Do I really want my sweet boy to have the real diagnosis?  I mean, so far, it has just been what his therapy evaluators have suggested and what we have used to describe him.  But, a hospital diagnosis?  That is like, for real.  Like, FOR REAL, for real.

But, if he does get the autism diagnosis, insurance will cover all sorts of awesome therapy, and Caleb will get the help he needs!

However, if they don't think Caleb is autistic, maybe he isn't really as bad as we all thought.

Maybe he is just having a bad year and we are all just over-reacting.  Like, maybe tomorrow he will wake up and be like, "my bad, mom.  I was just screwing with you."

I know that is a stretch, but one must always have an open mind to all possibilities.

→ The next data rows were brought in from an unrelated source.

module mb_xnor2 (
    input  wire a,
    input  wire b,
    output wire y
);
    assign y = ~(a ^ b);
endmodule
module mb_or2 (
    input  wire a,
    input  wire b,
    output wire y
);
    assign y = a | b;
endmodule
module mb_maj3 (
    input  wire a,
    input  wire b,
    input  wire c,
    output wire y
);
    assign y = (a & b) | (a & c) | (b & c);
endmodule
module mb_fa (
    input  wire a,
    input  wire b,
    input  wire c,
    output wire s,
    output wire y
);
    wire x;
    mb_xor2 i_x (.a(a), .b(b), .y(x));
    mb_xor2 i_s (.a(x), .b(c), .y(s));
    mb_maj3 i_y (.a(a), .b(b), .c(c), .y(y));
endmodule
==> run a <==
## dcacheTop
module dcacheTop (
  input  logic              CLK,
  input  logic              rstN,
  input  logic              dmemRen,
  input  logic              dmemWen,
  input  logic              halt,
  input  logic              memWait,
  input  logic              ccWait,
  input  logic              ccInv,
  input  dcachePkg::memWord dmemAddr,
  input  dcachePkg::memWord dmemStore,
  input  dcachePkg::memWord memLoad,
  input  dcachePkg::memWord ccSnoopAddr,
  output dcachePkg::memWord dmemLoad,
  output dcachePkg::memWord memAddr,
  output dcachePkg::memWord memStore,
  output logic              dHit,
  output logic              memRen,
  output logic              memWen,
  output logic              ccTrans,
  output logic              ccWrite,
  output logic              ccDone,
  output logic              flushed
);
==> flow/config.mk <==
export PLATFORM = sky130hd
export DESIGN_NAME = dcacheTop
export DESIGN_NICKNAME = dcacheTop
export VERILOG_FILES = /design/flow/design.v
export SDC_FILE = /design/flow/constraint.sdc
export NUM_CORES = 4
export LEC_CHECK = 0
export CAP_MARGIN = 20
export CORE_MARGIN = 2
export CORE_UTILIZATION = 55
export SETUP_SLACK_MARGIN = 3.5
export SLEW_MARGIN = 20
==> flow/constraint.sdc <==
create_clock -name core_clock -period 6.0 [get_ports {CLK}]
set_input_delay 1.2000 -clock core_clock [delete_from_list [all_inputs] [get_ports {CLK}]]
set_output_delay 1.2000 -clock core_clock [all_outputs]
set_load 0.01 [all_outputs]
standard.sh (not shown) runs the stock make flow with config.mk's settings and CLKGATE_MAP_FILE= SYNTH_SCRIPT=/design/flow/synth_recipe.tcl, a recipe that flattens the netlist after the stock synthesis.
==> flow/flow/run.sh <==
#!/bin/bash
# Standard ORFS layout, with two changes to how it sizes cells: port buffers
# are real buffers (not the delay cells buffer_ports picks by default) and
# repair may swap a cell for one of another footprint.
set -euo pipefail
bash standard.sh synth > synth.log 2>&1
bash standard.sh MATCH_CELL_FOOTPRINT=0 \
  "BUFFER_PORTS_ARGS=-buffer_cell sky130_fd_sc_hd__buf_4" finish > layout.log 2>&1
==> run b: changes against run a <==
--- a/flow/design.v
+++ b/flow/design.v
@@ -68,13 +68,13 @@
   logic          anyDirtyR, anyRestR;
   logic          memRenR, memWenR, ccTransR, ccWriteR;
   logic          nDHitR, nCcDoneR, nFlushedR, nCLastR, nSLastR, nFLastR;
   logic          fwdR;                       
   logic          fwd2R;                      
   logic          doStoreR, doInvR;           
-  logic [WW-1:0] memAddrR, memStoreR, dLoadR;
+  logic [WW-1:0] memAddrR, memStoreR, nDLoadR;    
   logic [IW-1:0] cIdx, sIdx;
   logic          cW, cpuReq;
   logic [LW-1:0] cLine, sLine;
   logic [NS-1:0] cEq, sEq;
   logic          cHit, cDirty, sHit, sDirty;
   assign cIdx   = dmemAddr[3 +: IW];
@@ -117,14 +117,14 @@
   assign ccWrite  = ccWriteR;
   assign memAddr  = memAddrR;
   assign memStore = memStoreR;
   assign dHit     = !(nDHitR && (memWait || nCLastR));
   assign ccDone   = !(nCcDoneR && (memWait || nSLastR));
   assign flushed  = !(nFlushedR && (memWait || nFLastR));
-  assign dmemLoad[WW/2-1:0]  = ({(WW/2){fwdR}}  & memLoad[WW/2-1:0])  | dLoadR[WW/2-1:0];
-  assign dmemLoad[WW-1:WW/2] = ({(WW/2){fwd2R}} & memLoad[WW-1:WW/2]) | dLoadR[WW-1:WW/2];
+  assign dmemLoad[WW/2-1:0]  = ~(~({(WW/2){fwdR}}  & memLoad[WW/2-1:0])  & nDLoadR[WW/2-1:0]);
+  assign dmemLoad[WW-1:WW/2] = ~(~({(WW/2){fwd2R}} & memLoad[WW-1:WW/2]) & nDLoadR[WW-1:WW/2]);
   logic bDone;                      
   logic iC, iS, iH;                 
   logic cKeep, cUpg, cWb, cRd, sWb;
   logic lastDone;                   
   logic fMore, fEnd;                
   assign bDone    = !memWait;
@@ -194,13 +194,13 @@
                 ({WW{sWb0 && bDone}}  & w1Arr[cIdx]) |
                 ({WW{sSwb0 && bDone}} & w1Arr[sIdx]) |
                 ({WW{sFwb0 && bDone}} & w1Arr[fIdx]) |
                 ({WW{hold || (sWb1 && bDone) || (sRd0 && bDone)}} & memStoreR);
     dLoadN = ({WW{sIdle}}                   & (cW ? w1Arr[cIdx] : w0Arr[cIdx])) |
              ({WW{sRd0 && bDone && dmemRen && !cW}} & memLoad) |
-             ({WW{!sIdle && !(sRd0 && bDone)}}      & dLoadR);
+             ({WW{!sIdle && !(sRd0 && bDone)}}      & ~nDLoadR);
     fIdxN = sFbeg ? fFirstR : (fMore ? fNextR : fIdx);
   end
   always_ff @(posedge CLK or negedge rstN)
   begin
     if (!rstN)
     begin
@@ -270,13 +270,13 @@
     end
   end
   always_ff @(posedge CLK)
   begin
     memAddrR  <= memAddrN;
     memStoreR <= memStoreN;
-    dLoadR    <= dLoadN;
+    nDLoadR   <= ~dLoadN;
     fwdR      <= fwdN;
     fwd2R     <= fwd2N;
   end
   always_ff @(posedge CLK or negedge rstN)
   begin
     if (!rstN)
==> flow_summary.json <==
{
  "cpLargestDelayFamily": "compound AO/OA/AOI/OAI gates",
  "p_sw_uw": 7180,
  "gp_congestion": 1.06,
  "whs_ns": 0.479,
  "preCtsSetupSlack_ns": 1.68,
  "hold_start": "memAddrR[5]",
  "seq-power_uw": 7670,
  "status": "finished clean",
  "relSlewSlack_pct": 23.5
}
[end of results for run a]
Background: an optimization exercise with open tools, aiming at small area, a short achievable clock period and few clock cycles per item. Do not read the settings as production practice.
No functional check of the RTL was part of this run.

`design/flow/design.v`:
```
`timescale 1ns / 1ps
package lfpd_pkg;
    localparam int SENSOR_W = 8;
    localparam int GAIN_W   = 8;
    localparam int POS_W    = 4;
    localparam int ERR_W    = 5;
    localparam int ACC_W    = 16;
    localparam int DUTY_W   = 10;
    localparam int CFG_IDX_W = 3;
    localparam logic [CFG_IDX_W-1:0] REG_KP_GAIN     = 3'd0;
    localparam logic [CFG_IDX_W-1:0] REG_KI_GAIN     = 3'd1;
    localparam logic [CFG_IDX_W-1:0] REG_KD_GAIN     = 3'd2;
    localparam logic [CFG_IDX_W-1:0] REG_TOP_SPEED   = 3'd3;
    localparam logic [CFG_IDX_W-1:0] REG_FLOOR_SPEED = 3'd4;
    localparam logic [GAIN_W-1:0] KP_RESET  = 8'd10;
    localparam logic [GAIN_W-1:0] KI_RESET  = 8'd0;
    localparam logic [GAIN_W-1:0] KD_RESET  = 8'd5;
    localparam logic [GAIN_W-1:0] MAX_RESET = 8'd255;
    localparam logic [GAIN_W-1:0] MIN_RESET = 8'd0;
    localparam logic [DUTY_W-1:0] LOST_LEFT_LDUTY  = 10'd150;
    localparam logic [DUTY_W-1:0] LOST_LEFT_RDUTY  = 10'd185;
    localparam logic [DUTY_W-1:0] LOST_RIGHT_LDUTY = 10'd180;
    localparam logic [DUTY_W-1:0] LOST_RIGHT_RDUTY = 10'd155;
    localparam logic signed [ACC_W-1:0] LEFT_TRIM  = 16'sd5;
    localparam logic signed [ACC_W-1:0] TURN_BIAS  = 16'sd15;
    localparam logic signed [6:0]       STEP_BIAS  = 7'sd20;
    localparam logic [15:0]             DIV10_RECIP = 16'd52429;
    localparam int                      DIV10_SHIFT = 19;
    localparam int QUEUE_DEPTH = 2;
    localparam int QUEUE_AW    = $clog2(QUEUE_DEPTH);
    typedef struct packed {
        logic [GAIN_W-1:0] kp_gain;
        logic [GAIN_W-1:0] ki_gain;
        logic [GAIN_W-1:0] kd_gain;
        logic [GAIN_W-1:0] top_speed;
        logic [GAIN_W-1:0] floor_speed;
    } cfg_t;
    typedef enum logic [1:0] {
        CMD_PID,
        CMD_LOST_LEFT,
        CMD_LOST_RIGHT
    } cmd_t;
    typedef struct packed {
        cmd_t             cmd;
        logic [POS_W-1:0] position;
        logic             left_rev;
        logic             right_rev;
    } item_t;
    typedef enum logic [2:0] {
        BK_IDLE,
        BK_PROD,
        BK_DIV_I,
        BK_DIV_P,
        BK_DIV_D,
        BK_MUL,
        BK_DUTY
    } back_state_t;
endpackage
`timescale 1ns / 1ps
module lfpd_front (
    input  logic                            aclk,
    input  logic                            aresetn,
    input  logic                            s_valid,
    output logic                            s_ready,
    input  logic [lfpd_pkg::SENSOR_W-1:0]   s_sensor_bits,
    output logic                            push_valid,
    input  logic                            push_ready,
    output lfpd_pkg::item_t                 push_item
);
    localparam logic [lfpd_pkg::SENSOR_W-1:0] ALL_DARK = 8'hFF;
    logic [lfpd_pkg::POS_W-1:0] position_reg, position_next;
    logic             left_rev_reg, left_rev_next;
    logic             right_rev_reg, right_rev_next;
    logic             hit;
    logic [lfpd_pkg::POS_W-1:0] dec_pos;
    logic             all_dark;
    logic             pos_neg;
    logic             pos_pos;
    lfpd_pkg::cmd_t             cmd;
    always_comb begin
        hit     = 1'b1;
        dec_pos = '0;
        unique case (s_sensor_bits)
            8'hFE:        dec_pos = 4'(-7);
            8'hF8, 8'hFC: dec_pos = 4'(-6);
            8'hFD:        dec_pos = 4'(-5);
            8'hF1, 8'hF9: dec_pos = 4'(-4);
            8'hFB:        dec_pos = 4'(-3);
            8'hE3, 8'hF3: dec_pos = 4'(-2);
            8'hF7:        dec_pos = 4'(-1);
            8'hE7:        dec_pos = 4'd0;
            8'hEF:        dec_pos = 4'd1;
            8'hC7, 8'hCF: dec_pos = 4'd2;
            8'hDF:        dec_pos = 4'd3;
            8'h8F, 8'h9F: dec_pos = 4'd4;
            8'hBF:        dec_pos = 4'd5;
            8'h1F, 8'h3F: dec_pos = 4'd6;
            8'h7F:        dec_pos = 4'd7;
            default:      hit = 1'b0;
        endcase
    end
    assign all_dark = (s_sensor_bits == ALL_DARK);
    assign pos_neg  = position_reg[lfpd_pkg::POS_W-1];
    assign pos_pos  = !position_reg[lfpd_pkg::POS_W-1] && (position_reg != '0);
    always_comb begin
        position_next  = hit ? dec_pos : position_reg;
        left_rev_next  = hit ? 1'b0 : left_rev_reg;
        right_rev_next = hit ? 1'b0 : right_rev_reg;
        cmd            = lfpd_pkg::CMD_PID;
        if (all_dark && pos_neg) begin
            cmd           = lfpd_pkg::CMD_LOST_LEFT;
            left_rev_next = 1'b1;
        end else if (all_dark && pos_pos) begin
            cmd            = lfpd_pkg::CMD_LOST_RIGHT;
            right_rev_next = 1'b1;
        end
    end
    assign push_valid          = s_valid;
    assign s_ready             = push_ready;
    assign push_item.cmd       = cmd;
    assign push_item.position  = position_next;
    assign push_item.left_rev  = left_rev_next;
    assign push_item.right_rev = right_rev_next;
    always_ff @(posedge aclk) begin
        if (!aresetn) begin
            position_reg  <= '0;
            left_rev_reg  <= 1'b0;
            right_rev_reg <= 1'b0;
        end else if (s_valid && s_ready) begin
            position_reg  <= position_next;
            left_rev_reg  <= left_rev_next;
            right_rev_reg <= right_rev_next;
        end
    end
endmodule
`timescale 1ns / 1ps
module lfpd_queue (
    input  logic             aclk,
    input  logic             aresetn,
    input  logic             push_valid,
    output logic             push_ready,
    input  lfpd_pkg::item_t  push_item,
    output logic             pop_valid,
    input  logic             pop_en,
    output lfpd_pkg::item_t  pop_item
);
    logic [7:0] entries_reg [lfpd_pkg::QUEUE_DEPTH];
    logic [lfpd_pkg::QUEUE_AW-1:0] wr_ptr_reg;
    logic [lfpd_pkg::QUEUE_AW-1:0] rd_ptr_reg;
    logic [lfpd_pkg::QUEUE_AW:0]   count_reg;
    logic                do_push;
    logic                do_pop;
    assign push_ready = (count_reg != (lfpd_pkg::QUEUE_AW + 1)'(lfpd_pkg::QUEUE_DEPTH));
    assign pop_valid  = (count_reg != '0);
    assign pop_item   = entries_reg[rd_ptr_reg];
    assign do_push    = push_valid && push_ready;
    assign do_pop     = pop_en && pop_valid;
    always_ff @(posedge aclk) begin
        if (do_push) begin
            entries_reg[wr_ptr_reg] <= push_item;
        end
    end
    always_ff @(posedge aclk) begin
        if (!aresetn) begin
            wr_ptr_reg <= '0;
            rd_ptr_reg <= '0;
            count_reg  <= '0;
        end else begin
            if (do_push) begin
                wr_ptr_reg <= wr_ptr_reg + 1'b1;
            end
            if (do_pop) begin
                rd_ptr_reg <= rd_ptr_reg + 1'b1;
            end
            if (do_push && !do_pop) begin
                count_reg <= count_reg + 1'b1;
            end else if (do_pop && !do_push) begin
                count_reg <= count_reg - 1'b1;
            end
        end
    end
endmodule
`timescale 1ns / 1ps
module lfpd_back (
    input  logic                                  aclk,
    input  logic                                  aresetn,
    input  lfpd_pkg::cfg_t                        cfg,
    input  logic                                  q_valid,
    output logic                                  q_pop,
    input  lfpd_pkg::item_t                       q_item,
    output logic                                  m_valid,
    input  logic                                  m_ready,
    output logic signed [lfpd_pkg::DUTY_W-1:0]    m_left_duty,
    output logic signed [lfpd_pkg::DUTY_W-1:0]    m_right_duty,
    output logic                                  m_left_reverse,
    output logic                                  m_right_reverse,
    output logic                                  m_line_lost,
    output logic signed [lfpd_pkg::POS_W-1:0]     m_line_position
);
    function automatic logic signed [lfpd_pkg::ACC_W-1:0] div10_trunc(
        input logic signed [lfpd_pkg::ACC_W-1:0] x
    );
        logic        neg;
        logic [16:0] mag;
        logic [32:0] prod;
        logic [15:0] q;
        neg  = x[lfpd_pkg::ACC_W-1];
        mag  = neg ? (17'd0 - {x[lfpd_pkg::ACC_W-1], x}) : {1'b0, x};
        prod = 33'(mag) * 33'(lfpd_pkg::DIV10_RECIP);
        q    = 16'(prod[32:lfpd_pkg::DIV10_SHIFT]);
        div10_trunc = neg ? $signed(16'd0 - q) : $signed(q);
    endfunction
    function automatic logic signed [lfpd_pkg::ACC_W-1:0] clamp_duty(
        input logic signed [lfpd_pkg::ACC_W-1:0] v,
        input logic signed [lfpd_pkg::ACC_W-1:0] lo,
        input logic signed [lfpd_pkg::ACC_W-1:0] hi
    );
        logic signed [lfpd_pkg::ACC_W-1:0] t;
        t = (v < lo) ? lo : v;
        clamp_duty = (t > hi) ? hi : t;
    endfunction
    lfpd_pkg::back_state_t state_reg, state_next;
    logic        load_item;
    logic        out_load;
    logic        out_free;
    lfpd_pkg::item_t                   item_reg;
    logic signed [lfpd_pkg::ACC_W-1:0] integral_reg;
    logic signed [lfpd_pkg::POS_W-1:0] prev_error_reg;
    logic signed [11:0]      p_raw_reg;
    logic signed [12:0]      d_raw_reg;
    logic signed [lfpd_pkg::ACC_W-1:0] iprod_reg;
    logic signed [lfpd_pkg::ACC_W-1:0] mv_reg, mv_next;
    logic signed [lfpd_pkg::ACC_W-1:0] prod_a_reg;
    logic signed [lfpd_pkg::ACC_W-1:0] prod_b_reg;
    logic                    m_valid_reg;
    logic signed [lfpd_pkg::DUTY_W-1:0] left_duty_reg, left_duty_next;
    logic signed [lfpd_pkg::DUTY_W-1:0] right_duty_reg, right_duty_next;
    logic                     left_rev_reg, right_rev_reg, lost_reg;
    logic signed [lfpd_pkg::POS_W-1:0]  position_reg;
    logic signed [lfpd_pkg::ERR_W-1:0] err;
    logic signed [8:0]       kp_s, ki_s, kd_s;
    logic signed [13:0]      p_full;
    logic signed [lfpd_pkg::ACC_W-1:0] isum;
    logic signed [24:0]      i_full;
    logic signed [5:0]       err_diff;
    logic signed [14:0]      d_full;
    logic signed [lfpd_pkg::ACC_W-1:0] div_in;
    logic signed [lfpd_pkg::ACC_W-1:0] div_q;
    logic signed [8:0]  speed_diff;
    logic signed [8:0]  speed_adj;
    logic signed [5:0]  step;
    logic signed [6:0]  step_m20;
    logic signed [22:0] a_full;
    logic signed [21:0] b_full;
    logic signed [lfpd_pkg::ACC_W-1:0] ceil_s, floor_s, l16, r16;
    assign out_free = !m_valid_reg || m_ready;
    always_comb begin
        state_next = state_reg;
        unique case (state_reg)
            lfpd_pkg::BK_IDLE: begin
                if (q_valid) begin
                    state_next = (q_item.cmd == lfpd_pkg::CMD_PID) ? lfpd_pkg::BK_PROD : lfpd_pkg::BK_DUTY;
                end
            end
            lfpd_pkg::BK_PROD:  state_next = lfpd_pkg::BK_DIV_I;
            lfpd_pkg::BK_DIV_I: state_next = lfpd_pkg::BK_DIV_P;
            lfpd_pkg::BK_DIV_P: state_next = lfpd_pkg::BK_DIV_D;
            lfpd_pkg::BK_DIV_D: state_next = lfpd_pkg::BK_MUL;
            lfpd_pkg::BK_MUL:   state_next = lfpd_pkg::BK_DUTY;
            lfpd_pkg::BK_DUTY: begin
                if (out_free) begin
                    state_next = lfpd_pkg::BK_IDLE;
                end
            end
            default:  state_next = lfpd_pkg::BK_IDLE;
        endcase
    end
    always_comb begin
        load_item = 1'b0;
        out_load  = 1'b0;
        unique case (state_reg)
            lfpd_pkg::BK_IDLE: load_item = q_valid;
            lfpd_pkg::BK_DUTY: out_load  = out_free;
            default: begin
                load_item = 1'b0;
                out_load  = 1'b0;
            end
        endcase
    end
    assign q_pop = load_item;
    assign err      = -$signed({item_reg.position[lfpd_pkg::POS_W-1], item_reg.position});
    assign kp_s     = $signed({1'b0, cfg.kp_gain});
    assign ki_s     = $signed({1'b0, cfg.ki_gain});
    assign kd_s     = $signed({1'b0, cfg.kd_gain});
    assign p_full   = kp_s * err;
    assign isum     = integral_reg + lfpd_pkg::ACC_W'(err);
    assign i_full   = isum * ki_s;
    assign err_diff = 6'(err) - 6'(prev_error_reg);
    assign d_full   = err_diff * kd_s;
    always_comb begin
        case (state_reg)
            lfpd_pkg::BK_DIV_P: div_in = lfpd_pkg::ACC_W'(p_raw_reg);
            lfpd_pkg::BK_DIV_D: div_in = lfpd_pkg::ACC_W'(d_raw_reg);
            default:  div_in = iprod_reg;
        endcase
    end
    assign div_q   = div10_trunc(div_in);
    assign mv_next = (state_reg == lfpd_pkg::BK_DIV_I) ? div_q : mv_reg + div_q;
    assign speed_diff = $signed({1'b0, cfg.top_speed}) - $signed({1'b0, cfg.floor_speed});
    assign speed_adj  = speed_diff + (speed_diff[8] ? 9'sd7 : 9'sd0);
    assign step       = speed_adj[8:3];
    assign step_m20   = 7'(step) - lfpd_pkg::STEP_BIAS;
    assign a_full     = step_m20 * mv_reg;
    assign b_full     = step * mv_reg;
    assign ceil_s  = $signed(lfpd_pkg::ACC_W'(cfg.top_speed) + 16'd1);
    assign floor_s = $signed(lfpd_pkg::ACC_W'(cfg.floor_speed));
    always_comb begin
        if (mv_reg == '0) begin
            l16 = ceil_s - lfpd_pkg::LEFT_TRIM;
            r16 = ceil_s;
        end else if (!mv_reg[lfpd_pkg::ACC_W-1]) begin
            r16 = clamp_duty(ceil_s - prod_a_reg, floor_s, ceil_s);
            l16 = clamp_duty(ceil_s - prod_b_reg - lfpd_pkg::TURN_BIAS - lfpd_pkg::LEFT_TRIM, floor_s, ceil_s);
        end else begin
            l16 = clamp_duty(ceil_s + prod_a_reg, floor_s, ceil_s);
            r16 = clamp_duty(ceil_s + prod_b_reg - lfpd_pkg::TURN_BIAS, floor_s, ceil_s);
        end
    end
    always_comb begin
        case (item_reg.cmd)
            lfpd_pkg::CMD_LOST_LEFT: begin
                left_duty_next  = lfpd_pkg::LOST_LEFT_LDUTY;
                right_duty_next = lfpd_pkg::LOST_LEFT_RDUTY;
            end
            lfpd_pkg::CMD_LOST_RIGHT: begin
                left_duty_next  = lfpd_pkg::LOST_RIGHT_LDUTY;
                right_duty_next = lfpd_pkg::LOST_RIGHT_RDUTY;
            end
            default: begin
                left_duty_next  = l16[lfpd_pkg::DUTY_W-1:0];
                right_duty_next = r16[lfpd_pkg::DUTY_W-1:0];
            end
        endcase
    end
    always_ff @(posedge aclk) begin
        if (!aresetn) begin
            state_reg      <= lfpd_pkg::BK_IDLE;
            m_valid_reg    <= 1'b0;
            integral_reg   <= '0;
            prev_error_reg <= '0;
        end else begin
            state_reg <= state_next;
            if (out_load) begin
                m_valid_reg <= 1'b1;
            end else if (m_ready) begin
                m_valid_reg <= 1'b0;
            end
            if (state_reg == lfpd_pkg::BK_PROD) begin
                prev_error_reg <= err[lfpd_pkg::POS_W-1:0];
            end
            if (state_reg == lfpd_pkg::BK_DIV_I) begin
                integral_reg <= div_q;
            end
        end
    end
    always_ff @(posedge aclk) begin
        if (load_item) begin
            item_reg <= q_item;
        end
        if (state_reg == lfpd_pkg::BK_PROD) begin
            p_raw_reg <= p_full[11:0];
            d_raw_reg <= d_full[12:0];
            iprod_reg <= i_full[lfpd_pkg::ACC_W-1:0];
        end
        if (state_reg == lfpd_pkg::BK_DIV_I || state_reg == lfpd_pkg::BK_DIV_P || state_reg == lfpd_pkg::BK_DIV_D) begin
            mv_reg <= mv_next;
        end
        if (state_reg == lfpd_pkg::BK_MUL) begin
            prod_a_reg <= a_full[lfpd_pkg::ACC_W-1:0];
            prod_b_reg <= b_full[lfpd_pkg::ACC_W-1:0];
        end
        if (out_load) begin
            left_duty_reg  <= left_duty_next;
            right_duty_reg <= right_duty_next;
            left_rev_reg   <= item_reg.left_rev;
            right_rev_reg  <= item_reg.right_rev;
            lost_reg       <= (item_reg.cmd != lfpd_pkg::CMD_PID);
            position_reg   <= $signed(item_reg.position);
        end
    end
    assign m_valid         = m_valid_reg;
    assign m_left_duty     = left_duty_reg;
    assign m_right_duty    = right_duty_reg;
    assign m_left_reverse  = left_rev_reg;
    assign m_right_reverse = right_rev_reg;
    assign m_line_lost     = lost_reg;
    assign m_line_position = position_reg;
endmodule
`timescale 1ns / 1ps
module line_follow_pid_drive (
    input  logic                                  aclk,
    input  logic                                  aresetn,
    input  logic                                  cfg_wr_en,
    input  logic [lfpd_pkg::CFG_IDX_W-1:0]        cfg_index,
    input  logic [lfpd_pkg::GAIN_W-1:0]           cfg_wdata,
    input  logic                                  s_valid,
    output logic                                  s_ready,
    input  logic [lfpd_pkg::SENSOR_W-1:0]         s_sensor_bits,
    output logic                                  m_valid,
    input  logic                                  m_ready,
    output logic signed [lfpd_pkg::DUTY_W-1:0]    m_left_duty,
    output logic signed [lfpd_pkg::DUTY_W-1:0]    m_right_duty,
    output logic                                  m_left_reverse,
    output logic                                  m_right_reverse,
    output logic                                  m_line_lost,
    output logic signed [lfpd_pkg::POS_W-1:0]     m_line_position
);
    lfpd_pkg::cfg_t  cfg_reg;
    always_ff @(posedge aclk) begin
        if (!aresetn) begin
            cfg_reg.kp_gain     <= lfpd_pkg::KP_RESET;
            cfg_reg.ki_gain     <= lfpd_pkg::KI_RESET;
            cfg_reg.kd_gain     <= lfpd_pkg::KD_RESET;
            cfg_reg.top_speed   <= lfpd_pkg::MAX_RESET;
            cfg_reg.floor_speed <= lfpd_pkg::MIN_RESET;
        end else if (cfg_wr_en) begin
            unique case (cfg_index)
                lfpd_pkg::REG_KP_GAIN:     cfg_reg.kp_gain     <= cfg_wdata;
                lfpd_pkg::REG_KI_GAIN:     cfg_reg.ki_gain     <= cfg_wdata;
                lfpd_pkg::REG_KD_GAIN:     cfg_reg.kd_gain     <= cfg_wdata;
                lfpd_pkg::REG_TOP_SPEED:   cfg_reg.top_speed   <= cfg_wdata;
                lfpd_pkg::REG_FLOOR_SPEED: cfg_reg.floor_speed <= cfg_wdata;
                default:         cfg_reg             <= cfg_reg;
            endcase
        end
    end
    logic  push_valid;
    logic  push_ready;
    lfpd_pkg::item_t push_item;
    lfpd_front u_front (
        .aclk          (aclk),
        .aresetn       (aresetn),
        .s_valid       (s_valid),
        .s_ready       (s_ready),
        .s_sensor_bits (s_sensor_bits),
        .push_valid    (push_valid),
        .push_ready    (push_ready),
        .push_item     (push_item)
    );
    logic  pop_valid;
    logic  pop_en;
    lfpd_pkg::item_t pop_item;
    lfpd_queue u_queue (
        .aclk       (aclk),
        .aresetn    (aresetn),
        .push_valid (push_valid),
        .push_ready (push_ready),
        .push_item  (push_item),
        .pop_valid  (pop_valid),
        .pop_en     (pop_en),
        .pop_item   (pop_item)
    );
    lfpd_back u_back (
        .aclk            (aclk),
        .aresetn         (aresetn),
        .cfg             (cfg_reg),
        .q_valid         (pop_valid),
        .q_pop           (pop_en),
        .q_item          (pop_item),
        .m_valid         (m_valid),
        .m_ready         (m_ready),
        .m_left_duty     (m_left_duty),
        .m_right_duty    (m_right_duty),
        .m_left_reverse  (m_left_reverse),
        .m_right_reverse (m_right_reverse),
        .m_line_lost     (m_line_lost),
        .m_line_position (m_line_position)
    );
endmodule
```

I know that we are all hoping for an autism diagnosis.  I totally get that, really I do.  But more than anything, I am hoping to rewind to the point before he started missing milestones, maybe around 10 months, and give him a do-over.  Wave a magical wand and give him a mystical boost so that none of this has ever happened and my monkey would be able to tell me that he loves me or hug me by actually wrapping his arms around me and squeezing.  That is what I really want.

What is it going to take to make that happen?